Take the lines below between the one holding "o21ai 72, nand3" and the one holding "met3,5.54,165,7770", inclusive, and copy them exactly. Add nothing.
──────
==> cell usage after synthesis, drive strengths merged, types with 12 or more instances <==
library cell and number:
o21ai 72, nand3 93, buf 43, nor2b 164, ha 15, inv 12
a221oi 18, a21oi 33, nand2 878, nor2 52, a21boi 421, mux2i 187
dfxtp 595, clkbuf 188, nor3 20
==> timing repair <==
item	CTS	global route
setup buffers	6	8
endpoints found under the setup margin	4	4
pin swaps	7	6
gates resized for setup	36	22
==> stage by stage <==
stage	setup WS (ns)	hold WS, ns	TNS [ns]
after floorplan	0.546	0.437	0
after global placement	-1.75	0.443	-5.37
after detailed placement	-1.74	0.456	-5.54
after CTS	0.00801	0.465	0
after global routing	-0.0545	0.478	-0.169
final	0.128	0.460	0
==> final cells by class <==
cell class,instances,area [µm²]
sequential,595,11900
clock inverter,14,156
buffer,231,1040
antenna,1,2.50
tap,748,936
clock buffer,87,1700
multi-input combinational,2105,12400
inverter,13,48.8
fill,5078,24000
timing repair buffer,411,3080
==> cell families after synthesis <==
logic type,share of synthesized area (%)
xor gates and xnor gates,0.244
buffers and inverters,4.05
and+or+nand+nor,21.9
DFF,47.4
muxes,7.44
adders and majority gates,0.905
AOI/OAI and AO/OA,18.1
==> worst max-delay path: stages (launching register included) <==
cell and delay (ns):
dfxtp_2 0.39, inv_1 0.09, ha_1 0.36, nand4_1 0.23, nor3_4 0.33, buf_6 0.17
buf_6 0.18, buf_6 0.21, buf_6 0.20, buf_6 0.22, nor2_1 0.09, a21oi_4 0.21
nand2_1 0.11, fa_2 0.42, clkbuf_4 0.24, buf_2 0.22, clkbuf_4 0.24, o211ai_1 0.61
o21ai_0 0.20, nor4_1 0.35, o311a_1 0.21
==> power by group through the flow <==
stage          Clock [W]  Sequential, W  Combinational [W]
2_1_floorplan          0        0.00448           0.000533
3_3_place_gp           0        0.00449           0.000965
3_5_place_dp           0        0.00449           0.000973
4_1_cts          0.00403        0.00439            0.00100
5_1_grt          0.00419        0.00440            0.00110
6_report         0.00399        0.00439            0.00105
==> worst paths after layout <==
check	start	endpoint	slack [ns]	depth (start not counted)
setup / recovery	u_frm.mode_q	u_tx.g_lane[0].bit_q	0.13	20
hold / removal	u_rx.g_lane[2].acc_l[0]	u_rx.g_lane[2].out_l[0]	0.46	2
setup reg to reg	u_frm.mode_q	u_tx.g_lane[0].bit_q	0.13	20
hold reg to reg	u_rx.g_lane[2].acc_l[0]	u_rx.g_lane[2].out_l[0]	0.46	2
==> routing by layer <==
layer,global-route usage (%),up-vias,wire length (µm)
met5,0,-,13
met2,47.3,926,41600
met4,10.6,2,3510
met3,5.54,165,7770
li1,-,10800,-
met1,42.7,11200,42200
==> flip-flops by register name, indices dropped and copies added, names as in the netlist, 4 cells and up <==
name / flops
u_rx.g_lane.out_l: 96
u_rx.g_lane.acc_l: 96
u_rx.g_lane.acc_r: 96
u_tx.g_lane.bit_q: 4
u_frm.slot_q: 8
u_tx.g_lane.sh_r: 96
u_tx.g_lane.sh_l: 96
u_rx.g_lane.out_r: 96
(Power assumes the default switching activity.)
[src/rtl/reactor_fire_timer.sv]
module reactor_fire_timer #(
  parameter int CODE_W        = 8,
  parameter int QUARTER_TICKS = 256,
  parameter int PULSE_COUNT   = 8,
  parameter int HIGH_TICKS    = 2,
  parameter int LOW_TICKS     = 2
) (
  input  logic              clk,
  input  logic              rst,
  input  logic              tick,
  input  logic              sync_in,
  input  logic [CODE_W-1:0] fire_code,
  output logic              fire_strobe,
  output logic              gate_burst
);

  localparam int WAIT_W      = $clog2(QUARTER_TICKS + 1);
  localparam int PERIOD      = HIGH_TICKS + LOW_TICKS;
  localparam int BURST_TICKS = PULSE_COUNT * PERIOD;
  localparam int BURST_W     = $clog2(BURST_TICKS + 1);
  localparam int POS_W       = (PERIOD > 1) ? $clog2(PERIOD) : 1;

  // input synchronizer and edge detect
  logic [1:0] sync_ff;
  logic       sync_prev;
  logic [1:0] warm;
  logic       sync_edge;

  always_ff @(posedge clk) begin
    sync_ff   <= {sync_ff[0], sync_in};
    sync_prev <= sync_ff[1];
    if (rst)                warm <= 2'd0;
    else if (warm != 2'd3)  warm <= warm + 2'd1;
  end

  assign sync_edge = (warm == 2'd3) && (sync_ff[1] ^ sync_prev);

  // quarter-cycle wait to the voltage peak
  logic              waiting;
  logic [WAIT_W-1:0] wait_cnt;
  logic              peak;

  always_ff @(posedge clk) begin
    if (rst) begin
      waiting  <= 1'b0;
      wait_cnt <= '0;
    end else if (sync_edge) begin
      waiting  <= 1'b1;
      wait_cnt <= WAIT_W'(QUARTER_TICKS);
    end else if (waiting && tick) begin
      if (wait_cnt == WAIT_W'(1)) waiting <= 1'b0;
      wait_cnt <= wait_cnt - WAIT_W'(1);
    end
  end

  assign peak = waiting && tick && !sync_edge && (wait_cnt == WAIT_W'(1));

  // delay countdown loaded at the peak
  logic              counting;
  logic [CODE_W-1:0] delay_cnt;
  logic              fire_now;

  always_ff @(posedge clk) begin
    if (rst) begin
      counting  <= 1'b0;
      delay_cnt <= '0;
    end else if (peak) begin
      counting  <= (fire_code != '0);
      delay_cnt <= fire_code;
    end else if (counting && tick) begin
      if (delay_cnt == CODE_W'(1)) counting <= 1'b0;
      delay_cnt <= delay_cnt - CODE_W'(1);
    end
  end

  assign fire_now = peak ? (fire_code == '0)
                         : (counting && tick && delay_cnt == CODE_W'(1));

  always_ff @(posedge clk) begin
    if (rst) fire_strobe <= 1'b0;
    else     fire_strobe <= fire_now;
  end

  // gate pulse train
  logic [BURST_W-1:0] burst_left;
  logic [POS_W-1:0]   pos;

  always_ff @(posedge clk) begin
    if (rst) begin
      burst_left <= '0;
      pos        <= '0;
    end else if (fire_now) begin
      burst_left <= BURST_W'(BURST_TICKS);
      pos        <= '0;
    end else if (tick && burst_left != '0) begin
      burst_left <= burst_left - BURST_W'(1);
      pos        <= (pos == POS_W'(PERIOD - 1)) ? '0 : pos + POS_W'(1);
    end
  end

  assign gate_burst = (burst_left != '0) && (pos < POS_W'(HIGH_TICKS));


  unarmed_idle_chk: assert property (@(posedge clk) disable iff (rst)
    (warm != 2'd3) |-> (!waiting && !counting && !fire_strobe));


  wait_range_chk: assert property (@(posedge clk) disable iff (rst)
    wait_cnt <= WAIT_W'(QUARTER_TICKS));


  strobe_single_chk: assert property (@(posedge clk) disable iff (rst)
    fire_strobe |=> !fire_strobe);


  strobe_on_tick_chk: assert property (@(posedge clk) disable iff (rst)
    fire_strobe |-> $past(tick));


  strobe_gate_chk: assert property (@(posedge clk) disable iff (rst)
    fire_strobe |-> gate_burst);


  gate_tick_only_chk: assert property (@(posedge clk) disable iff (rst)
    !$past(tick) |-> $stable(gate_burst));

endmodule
──────
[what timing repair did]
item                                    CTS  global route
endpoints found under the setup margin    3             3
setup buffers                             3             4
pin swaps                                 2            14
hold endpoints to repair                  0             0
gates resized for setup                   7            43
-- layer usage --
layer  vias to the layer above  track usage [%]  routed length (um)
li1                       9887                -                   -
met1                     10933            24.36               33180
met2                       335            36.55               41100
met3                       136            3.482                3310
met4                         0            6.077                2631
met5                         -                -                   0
──────
* _Result for this task_:
o21ai 72, nand3 93, buf 43, nor2b 164, ha 15, inv 12
a221oi 18, a21oi 33, nand2 878, nor2 52, a21boi 421, mux2i 187
dfxtp 595, clkbuf 188, nor3 20
==> timing repair <==
item	CTS	global route
setup buffers	6	8
endpoints found under the setup margin	4	4
pin swaps	7	6
gates resized for setup	36	22
==> stage by stage <==
stage	setup WS (ns)	hold WS, ns	TNS [ns]
after floorplan	0.546	0.437	0
after global placement	-1.75	0.443	-5.37
after detailed placement	-1.74	0.456	-5.54
after CTS	0.00801	0.465	0
after global routing	-0.0545	0.478	-0.169
final	0.128	0.460	0
==> final cells by class <==
cell class,instances,area [µm²]
sequential,595,11900
clock inverter,14,156
buffer,231,1040
antenna,1,2.50
tap,748,936
clock buffer,87,1700
multi-input combinational,2105,12400
inverter,13,48.8
fill,5078,24000
timing repair buffer,411,3080
==> cell families after synthesis <==
logic type,share of synthesized area (%)
xor gates and xnor gates,0.244
buffers and inverters,4.05
and+or+nand+nor,21.9
DFF,47.4
muxes,7.44
adders and majority gates,0.905
AOI/OAI and AO/OA,18.1
==> worst max-delay path: stages (launching register included) <==
cell and delay (ns):
dfxtp_2 0.39, inv_1 0.09, ha_1 0.36, nand4_1 0.23, nor3_4 0.33, buf_6 0.17
buf_6 0.18, buf_6 0.21, buf_6 0.20, buf_6 0.22, nor2_1 0.09, a21oi_4 0.21
nand2_1 0.11, fa_2 0.42, clkbuf_4 0.24, buf_2 0.22, clkbuf_4 0.24, o211ai_1 0.61
o21ai_0 0.20, nor4_1 0.35, o311a_1 0.21
==> power by group through the flow <==
stage          Clock [W]  Sequential, W  Combinational [W]
2_1_floorplan          0        0.00448           0.000533
3_3_place_gp           0        0.00449           0.000965
3_5_place_dp           0        0.00449           0.000973
4_1_cts          0.00403        0.00439            0.00100
5_1_grt          0.00419        0.00440            0.00110
6_report         0.00399        0.00439            0.00105
==> worst paths after layout <==
check	start	endpoint	slack [ns]	depth (start not counted)
setup / recovery	u_frm.mode_q	u_tx.g_lane[0].bit_q	0.13	20
hold / removal	u_rx.g_lane[2].acc_l[0]	u_rx.g_lane[2].out_l[0]	0.46	2
setup reg to reg	u_frm.mode_q	u_tx.g_lane[0].bit_q	0.13	20
hold reg to reg	u_rx.g_lane[2].acc_l[0]	u_rx.g_lane[2].out_l[0]	0.46	2
==> routing by layer <==
layer,global-route usage (%),up-vias,wire length (µm)
met5,0,-,13
met2,47.3,926,41600
met4,10.6,2,3510
met3,5.54,165,7770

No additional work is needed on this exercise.